The most important thing for me is absolute addressing of workspaces. Don't think of them as 'going to the next or previous one (or worse, a grid). No, think of it as "My browser is on tab 4", "My chat client and music client are on tab 5". "My editor/IDE is on tab 1", etc. This makes switching between contexts insanely fast and completely painless. You don't need to hunt&pick with your mouse, scroll through lists, etc.
For me on Windows it's: Desktop 1 holds email, mostly "read-only" stuff, and administrivia; Desktop 2 holds the web browser; Desktop 3 is where all the coding happens; Desktop 4 is 'priority-interrupt important task' if it arrives. This was driven by the fact I could only have 4 desktops when I first started using virtual desktops on Windows thanks to the Win9x era PowerToys.
In UNIX / Linux environments, where I too have been using virtual desktops since the OLVWM days >20 years ago, I usually have 6 desktops in a 3x2 arrangement. Similar breakdown, except desktops 1 and 3 are my "primary coding desktops", each w/ usu 3 xterms open on one of two projects, desktop 5 is my primary overflow desktop, and desktops 4 and 6 are for long-running background things that I end up leaving open for months, and/or hot-topic quick one-off things I need to go do w/out disturbing all my other desktops.

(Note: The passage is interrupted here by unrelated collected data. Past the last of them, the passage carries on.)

`config.mk`:
```
export PLATFORM = sky130hd
export DESIGN_NAME = move_sequencer_flat
export DESIGN_NICKNAME = d
export VERILOG_FILES = /design/src/rtl/move_sequencer_if.sv /design/src/rtl/move_sequencer.sv /design/src/flat_wrapper.sv
export SDC_FILE = /design/constraint.sdc
export NUM_CORES = 1
export LEC_CHECK = 0
export CORE_ASPECT_RATIO = 1.25
export CORE_MARGIN = 2
export CORE_UTILIZATION = 35
export CTS_CLUSTER_DIAMETER = 80
export DETAILED_ROUTE_END_ITERATION = 8
export GPL_TIMING_DRIVEN = 0
export HOLD_SLACK_MARGIN = 0.1
export MAX_ROUTING_LAYER = met4
export REMOVE_ABC_BUFFERS = 1
export SETUP_SLACK_MARGIN = 0.05
export SLEW_MARGIN = 30
export SYNTH_ARGS = -nofsm -noshare
export SYNTH_HDL_FRONTEND = slang
export SYNTH_SLANG_ARGS = --single-unit
```
`constraint.sdc`:
```
create_clock -name clock -period 12.4 [get_ports clock]
set_input_delay 2.48 -clock clock [delete_from_list [all_inputs] [get_ports clock]]
set_output_delay 2.48 -clock clock [all_outputs]
set_load 0.01 [all_outputs]
```
`src/rtl/move_sequencer_if.sv`:
```
// move_sequencer_if: groups the solver write port and the stepper front-end
// handshake of move_sequencer. The sequencer takes the slave view; whatever
// feeds moves in and answers move_done takes the master view.
interface move_sequencer_if;
    logic [3:0] move_in;
    logic       move_wr;
    logic [3:0] next_move;
    logic       move_start;
    logic       move_done;

    modport master (
        output move_in,
        output move_wr,
        output move_done,
        input  next_move,
        input  move_start
    );

    modport slave (
        input  move_in,
        input  move_wr,
        input  move_done,
        output next_move,
        output move_start
    );
endinterface

```
`src/rtl/move_sequencer.sv`:
```
// move_sequencer: queues 4-bit face-turn codes in a circular FIFO and hands
// them one at a time to the stepper front end. Each move is issued with a
// one-cycle move_start, followed by the move_done low/high handshake and a
// mechanical settle gap.
// Optional build macro MOVE_CANCEL_EN: adjacent inverse pairs at the queue
// head (codes XOR to 1) are dropped together instead of being issued.
module move_sequencer #(
    parameter int DEPTH         = 64,
    parameter int SETTLE_CYCLES = 1000000,
    parameter int ACK_TIMEOUT   = 16
) (
    input  logic                     clock,
    input  logic                     reset_n,
    move_sequencer_if.slave          bus,
    input  logic                     run,
    input  logic                     abort,
    input  logic                     clear_err,
    output logic                     queue_full,
    output logic                     queue_empty,
    output logic [$clog2(DEPTH):0]   count,
    output logic                     busy,
    output logic                     seq_done,
    output logic [15:0]              moves_issued,
    output logic                     err_invalid,
    output logic                     err_overflow,
    output logic                     err_timeout
);

    localparam int AW = $clog2(DEPTH);
    localparam int SW = (SETTLE_CYCLES > 1) ? $clog2(SETTLE_CYCLES) : 1;
    localparam int TW = (ACK_TIMEOUT > 1) ? $clog2(ACK_TIMEOUT) : 1;
    localparam logic [SW-1:0] SETTLE_LOAD = SW'(SETTLE_CYCLES - 1);
    localparam logic [TW-1:0] ACK_LAST    = TW'(ACK_TIMEOUT - 1);

    typedef enum logic [2:0] {
        IDLE,
        ISSUE,
        WAIT_LOW,
        WAIT_HIGH,
        SETTLE,
        FAULT
    } state_t;

    state_t        state, state_next;
    logic [3:0]    mem [DEPTH];
    logic [AW:0]   wr_ptr, rd_ptr, rd_ptr_next;
    logic [3:0]    head;
    logic [3:0]    next_move_q;
    logic          wr_ok;
    logic          cancel_pair;
    logic [1:0]    pop_cnt;
    logic          issue;
    logic          seq_done_next;
    logic          timeout_hit;
    logic          settle_load;
    logic          abort_latched;
    logic [SW-1:0] settle_cnt;
    logic [TW-1:0] ack_cnt;

    assign head        = mem[rd_ptr[AW-1:0]];
    assign count       = wr_ptr - rd_ptr;
    assign queue_full  = (count == (AW+1)'(DEPTH));
    assign queue_empty = (count == '0);
    assign busy        = (state != IDLE);

    // abort takes the write slot, so a write never races the flush
    assign wr_ok = bus.move_wr && !abort && (bus.move_in < 4'd12) && !queue_full;

`ifdef MOVE_CANCEL_EN
    logic [3:0] second;
    assign second      = mem[rd_ptr[AW-1:0] + AW'(1)];
    assign cancel_pair = (state == ISSUE) && (count >= (AW+1)'(2))
                         && ((head ^ second) == 4'd1);
`else
    assign cancel_pair = 1'b0;
`endif

    // a flush moves the read pointer onto the (unchanged) write pointer
    assign rd_ptr_next = abort ? wr_ptr : (rd_ptr + (AW+1)'(pop_cnt));

    assign bus.next_move  = next_move_q;
    assign bus.move_start = (state == ISSUE) && !cancel_pair && !queue_empty;

    // Next-state and per-cycle control decode for the sequencing FSM
    always_comb begin
        state_next    = state;
        pop_cnt       = 2'd0;
        issue         = 1'b0;
        seq_done_next = 1'b0;
        timeout_hit   = 1'b0;
        settle_load   = 1'b0;
        case (state)
            IDLE: begin
                if (run && !abort) begin
                    if (queue_empty) seq_done_next = 1'b1;
                    else             state_next    = ISSUE;
                end
            end
            ISSUE: begin
                if (queue_empty) begin
                    state_next = IDLE;
                end else if (cancel_pair) begin
                    pop_cnt = 2'd2;
                    if (abort || abort_latched) begin
                        state_next = IDLE;
                    end else if (count == (AW+1)'(2)) begin
                        seq_done_next = 1'b1;
                        state_next    = IDLE;
                    end
                end else begin
                    pop_cnt    = 2'd1;
                    issue      = 1'b1;
                    state_next = WAIT_LOW;
                end
            end
            WAIT_LOW: begin
                if (!bus.move_done) begin
                    state_next = WAIT_HIGH;
                end else if (ack_cnt == ACK_LAST) begin
                    timeout_hit = 1'b1;
                    state_next  = FAULT;
                end
            end
            WAIT_HIGH: begin
                if (bus.move_done) begin
                    settle_load = 1'b1;
                    state_next  = SETTLE;
                end
            end
            SETTLE: begin
                if (settle_cnt == '0) begin
                    if (abort || abort_latched) begin
                        state_next = IDLE;
                    end else if (queue_empty) begin
                        seq_done_next = 1'b1;
                        state_next    = IDLE;
                    end else begin
                        state_next = ISSUE;
                    end
                end
            end
            FAULT: begin
                if (clear_err) state_next = IDLE;
            end
            default: state_next = IDLE;
        endcase
    end

    // State register
    always_ff @(posedge clock or negedge reset_n) begin
        if (!reset_n) state <= IDLE;
        else          state <= state_next;
    end

    // FIFO storage and pointers; abort flushes by catching rd up to wr
    always_ff @(posedge clock or negedge reset_n) begin
        if (!reset_n) begin
            wr_ptr <= '0;
            rd_ptr <= '0;
            for (int i = 0; i < DEPTH; i++) mem[i] <= 4'd0;
        end else begin
            if (wr_ok) begin
                mem[wr_ptr[AW-1:0]] <= bus.move_in;
                wr_ptr              <= wr_ptr + (AW+1)'(1);
            end
            rd_ptr <= rd_ptr_next;
        end
    end

    // Present the upcoming head as soon as ISSUE is entered, held until the next one
    always_ff @(posedge clock or negedge reset_n) begin
        if (!reset_n)                 next_move_q <= 4'd0;
        else if (state_next == ISSUE) next_move_q <= mem[rd_ptr_next[AW-1:0]];
    end

    // Acknowledge-timeout and settle-gap counters
    always_ff @(posedge clock or negedge reset_n) begin
        if (!reset_n) begin
            ack_cnt    <= '0;
            settle_cnt <= '0;
        end else begin
            if (state == WAIT_LOW) ack_cnt <= ack_cnt + TW'(1);
            else                   ack_cnt <= '0;
            if (settle_load)
                settle_cnt <= SETTLE_LOAD;
            else if (state == SETTLE && settle_cnt != '0)
                settle_cnt <= settle_cnt - SW'(1);
        end
    end

    // Remember an abort seen mid-move so the sequence stops once the move settles
    always_ff @(posedge clock or negedge reset_n) begin
        if (!reset_n)                         abort_latched <= 1'b0;
        else if (state_next == IDLE)          abort_latched <= 1'b0;
        else if (abort && state != IDLE)      abort_latched <= 1'b1;
    end

    // Issue counter and end-of-sequence pulse
    always_ff @(posedge clock or negedge reset_n) begin
        if (!reset_n) begin
            moves_issued <= 16'd0;
            seq_done     <= 1'b0;
        end else begin
            if (issue) moves_issued <= moves_issued + 16'd1;
            seq_done <= seq_done_next;
        end
    end

    // Sticky error flags; clear_err beats any error raised in the same cycle
    always_ff @(posedge clock or negedge reset_n) begin
        if (!reset_n) begin
            err_invalid  <= 1'b0;
            err_overflow <= 1'b0;
            err_timeout  <= 1'b0;
        end else if (clear_err) begin
            err_invalid  <= 1'b0;
            err_overflow <= 1'b0;
            err_timeout  <= 1'b0;
        end else begin
            if (bus.move_wr && !abort && bus.move_in >= 4'd12)
                err_invalid <= 1'b1;
            if (bus.move_wr && !abort && bus.move_in < 4'd12 && queue_full)
                err_overflow <= 1'b1;
            if (timeout_hit)
                err_timeout <= 1'b1;
        end
    end

endmodule

```
`src/flat_wrapper.sv`:
```
// flat-port wrapper written by rule: the top's interface ports become plain ports
module move_sequencer_flat 
#(
    parameter int DEPTH         = 64,
    parameter int SETTLE_CYCLES = 1000000,
    parameter int ACK_TIMEOUT   = 16
)
  (clock, reset_n, run, abort, clear_err, queue_full, queue_empty, count, busy, seq_done, moves_issued, err_invalid, err_overflow, err_timeout, bus_move_in, bus_move_wr, bus_move_done, bus_next_move, bus_move_start);
  move_sequencer_if bus_i ();
  input  logic clock;
  input  logic reset_n;
  input  logic run;
  input  logic abort;
  input  logic clear_err;
  output logic queue_full;
  output logic queue_empty;
  output logic [$clog2(DEPTH):0] count;
  output logic busy;
  output logic seq_done;
  output logic [15:0] moves_issued;
  output logic err_invalid;
  output logic err_overflow;
  output logic err_timeout;
  input wire logic [$bits(bus_i.move_in)-1:0] bus_move_in;
  input wire logic [$bits(bus_i.move_wr)-1:0] bus_move_wr;
  input wire logic [$bits(bus_i.move_done)-1:0] bus_move_done;
  output wire logic [$bits(bus_i.next_move)-1:0] bus_next_move;
  output wire logic [$bits(bus_i.move_start)-1:0] bus_move_start;
  assign bus_i.move_in = bus_move_in;
  assign bus_i.move_wr = bus_move_wr;
  assign bus_i.move_done = bus_move_done;
  assign bus_next_move = bus_i.next_move;
  assign bus_move_start = bus_i.move_start;
  move_sequencer #(.DEPTH(DEPTH), .SETTLE_CYCLES(SETTLE_CYCLES), .ACK_TIMEOUT(ACK_TIMEOUT)) u_core (.clock(clock), .reset_n(reset_n), .bus(bus_i), .run(run), .abort(abort), .clear_err(clear_err), .queue_full(queue_full), .queue_empty(queue_empty), .count(count), .busy(busy), .seq_done(seq_done), .moves_issued(moves_issued), .err_invalid(err_invalid), .err_overflow(err_overflow), .err_timeout(err_timeout));
endmodule
```
==> reports/qor.tcl, run 1 <==
set qor(outcome) {finished, final reports clean}
set qor(synthesis.area_mm2) 0.01604
set qor(slew_violations) 0
set qor(area_delta_synth_final_pct) 15.27
set qor(cts_buffers) 35
set qor(ctsResizeCount) 0
set qor(core_area_mm2) 0.04517
set qor(yosys.cell_count.top_type) {dfrtp_1}
set qor(insertion_delay_of_the_later_clocked_pin_in_the_worst_skew_pair_ps) 530
set qor(synth-edff-count) 0
set qor(vias_per_cell) 5.435
set qor(crit_arrival_ps) 4200
set qor(synth_warnings) 0
set qor(min_period_ps) 6682
set qor(grt_start_max_net_pins) 85
set qor(die_y_um) 243.3
set qor(start_of_the_worst_register_to_register_path) {u_core.wr_ptr[2]}
set qor(global_route.usage.met3_pct) 2.312
set qor(crit_path_max_fanout) 26
set qor(grt_most_used_layer) {met2}
set qor(hold_viol_final) 0
set qor(power_mw) 3.933
set qor(number_of_iterations_in_the_first_detailed_routing_pass) 5
set qor(floorplan.die_area_mm2) 0.04756
set qor(max_slew_margin_pct) 29.89
set qor(yosys.area.top_type_share_pct) 50.24
set qor(initial_core_util_pct) 35.50
set qor(final_nets) 1518
set qor(switching_power_mw) 1.508
set qor(place.detailed.hpwl_mm) 26.79
set qor(synth_area_per_cell_um2) 10.71
set qor(terminus_of_the_critical_flop_to_flop_path) {u_core.bus.next_move[3]}
set qor(wl_mm) 41.30
set qor(power.share.combinational_pct) 38.5
set qor(unrepaired_setup_endpoints_after_global_routing) {no}
set qor(power_frac_seq_pct) 34.3
set qor(internal_power_mw) 2.425
set qor(post_cts.repair.setup_buffers) 0
set qor(reg2reg_setup_slack_ps) 5860
set qor(clkSinkCount) 322
set qor(ys.flop_type) {dfrtp_1}
set qor(cellPowerDensity_mw_per_mm2) 212.8
set qor(cts_tree) {done}
set qor(worst_slack_ps) 5719
set qor(max-cap-violations) 0
set qor(cts.htree.levels) 2
set qor(grt_antenna_before_repair) 0
set qor(cts.path.max_buffers) 3
set qor(critPathRequiredTime_ps) 9920
set qor(min_path_type) {flip-flop to flip-flop}
set qor(yosys-top-cells-area) {dfrtp_1, mux2_2, nand2_1}
set qor(hold-path-cell-count) 1
set qor(num_io_pins) 46
set qor(first_global_vias) 11770
set qor(met1_layer_usage_reported_by_global_route_pct) 23.36
set qor(antenna-diode-count) 0
set qor(cts-root-buf) {clkbuf_16}
set qor(syn-instance-count) 1498
set qor(worst-setup-path-type) {flip-flop to output port}
set qor(timing.hold.worst_endpoint) {u_core.ack_cnt[0]}
set qor(cts.clk_slew.worst_paths_ps) 60
set qor(post-route-util_pct) 40.92
set qor(min-delay-start) {u_core.ack_cnt[0]}
set qor(synth-seq-area-share_pct) 50.24
set qor(vdd.ir_drop.worst_mv) 0.09786
set qor(layout_worst_path_cycle_share_pct) 53.88
set qor(drt_iter0_drc) 719
set qor(setup_viol) 0
set qor(post-synth-top-area-cell) {dfrtp_1}
set qor(drive_above_1_share_pct) 20.11
set qor(finalHoldWorstSlack_ps) 463.5
set qor(synth_async_sr_flop_share_pct) 100.0
set qor(crit_path_end_kind) {output port}
set qor(post_synth_num_cell_types) 65
set qor(overflow) 0
set qor(fp.dieW_um) 195.5
set qor(tightest_slew_ps) 1052
set qor(place_congestion) 0.8167
set qor(grt_pass1_wl_mm) 66.83
set qor(drtAntennaViolNets) 0
set qor(clock_power_share_pct) 27.3
set qor(timing.fmax_mhz) 149.7
set qor(synth_top_cells_by_count) {dfrtp_1, nand2_1, mux2_2}
set qor(power.switching_fraction_pct) 38.33
set qor(groute.usage.overall_pct) 18.17
set qor(r2r_cells) 17
set qor(detail_route.wl_per_cell_um) 19.72
set qor(placement_rows) 87
set qor(global_route.usage.met2_pct) 29.58
set qor(p_leak_nw) 8.467
set qor(finClkSkew_ps) 20.02
set qor(startpoint_type) {flip-flop}
set qor(io_buffer_count) 45
set qor(post-route-drc-count) 0
set qor(routed-via-count) 11390
set qor(place_worst_setup_slack_ps) 5766
set qor(ys_ff_latch) 322
set qor(cts-hold-fix-buffers) 0
## how the worst max path moves through the flow
stage | depth (start not counted) | to | slack [ps] | startpoint
final | 8 | bus_move_start | 5720 | u_core.wr_ptr[2]
after global routing | 12 | bus_move_start | 5440 | u_core.wr_ptr[0]
after CTS | 12 | bus_move_start | 5750 | u_core.wr_ptr[0]
after detailed placement | 12 | u_core.bus.next_move[2] | 5770 | abort
after global placement | 9 | u_core.bus.next_move[3] | -9130 | abort
after floorplan | 16 | u_core.bus.next_move[1] | -200 | u_core.wr_ptr[2]
## per-stage QoR
step	setup TNS [ps]	instance area (um^2)	std cells
after floorplan	-804.5	15580	1387
after global placement	-1680730	16750	2010
after detailed placement	0	17300	2035
after CTS	0	18480	2095
after global routing	0	18490	2095
final	0	18490	2095
## registers in the layout, indices dropped and copies added, names as in the netlist, 3 cells and up
name and cells:
u_core.ack_cnt 4, u_core.state 3, u_core.settle_cnt 20, u_core.rd_ptr 7, u_core.bus.next_move 4, u_core.mem 256, u_core.wr_ptr 7, u_core.moves_issued 16
## per-layer routing
layer / routed length [um] / share of wire [%]
met5: 0 / 0
met4: 1323 / 3.2
met3: 1844 / 4.5
met2: 20070 / 49
met1: 18060 / 44
## critical path, stage by stage (launching register included)
cell and delay [ps]:
dfrtp_2 830, ha_1 410, o21a_1 220, o31a_1 130, o311ai_2 360, or4_1 370, nor2_1 110, nor3_1 570
clkdlybuf4s50_1 660
## kinds of logic (layout without fill, tap and decap cells)
group	after synthesis	after routing	share of synthesized area (%)
simple gates	585	585	17.13
flops	322	322	50.24
mux	281	281	20.29
buf+inv	134	153	3.409
compound gates	115	115	5.243
xor+xnor	48	48	2.621
fa+ha+maj	13	13	1.061
## power by group through the flow
stage          clock network, mW  logic, mW  registers, mW
3_3_place_gp                   0       1.40           1.35
4_1_cts                     1.09       1.51           1.34
3_5_place_dp                   0       1.50           1.36
6_report                    1.07       1.51           1.35
5_1_grt                     1.14       1.63           1.37
2_1_floorplan                  0      0.858           1.31
## cell type report
class	count	area [um^2]
clock buffers	50	1075
clock inverters	10	105.1
fillers	4250	26690
inverters	23	92.59
multi-input cells	1042	7495
flip-flops and latches	322	8059
well taps	578	723.2
repair buffers	70	937.1
## cell usage in the layout (no fill, tap or decap), types with 5 or more instances in the layout
cell,count
mux2_4,32
buf_8,9
nor2_1,50
or3_1,10
nor3_1,43
nand2b_1,8
dfrtp_1,321
mux2_2,156
clkdlybuf4s50_1,39
ha_1,12
or4_1,18
o22ai_1,15
buf_4,7
clkinv_2,7
mux2_1,69
a21oi_1,28
and3_1,10
nor4_1,8
clkbuf_8,10
nor2b_1,8
xor2_1,23
inv_1,21
xnor2_1,25
nand3_1,146
clkbuf_16,37
nand4_1,5
a2111oi_0,16
mux2i_1,22
nand2_1,252
buf_16,11
o21a_1,7
o21ai_0,8
(Power assumes the default switching activity.)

Since I went multi-monitor, I've found it actually works really well with virtual desktops if you can pin some windows to be on all desktops. If you have some status-y things that you want to see all the time or nearly all the time on one monitor, while paging through multiple desktops on the other, you can move all those windows to the one monitor and pin them to always be visible on all desktops. It works really nicely for me.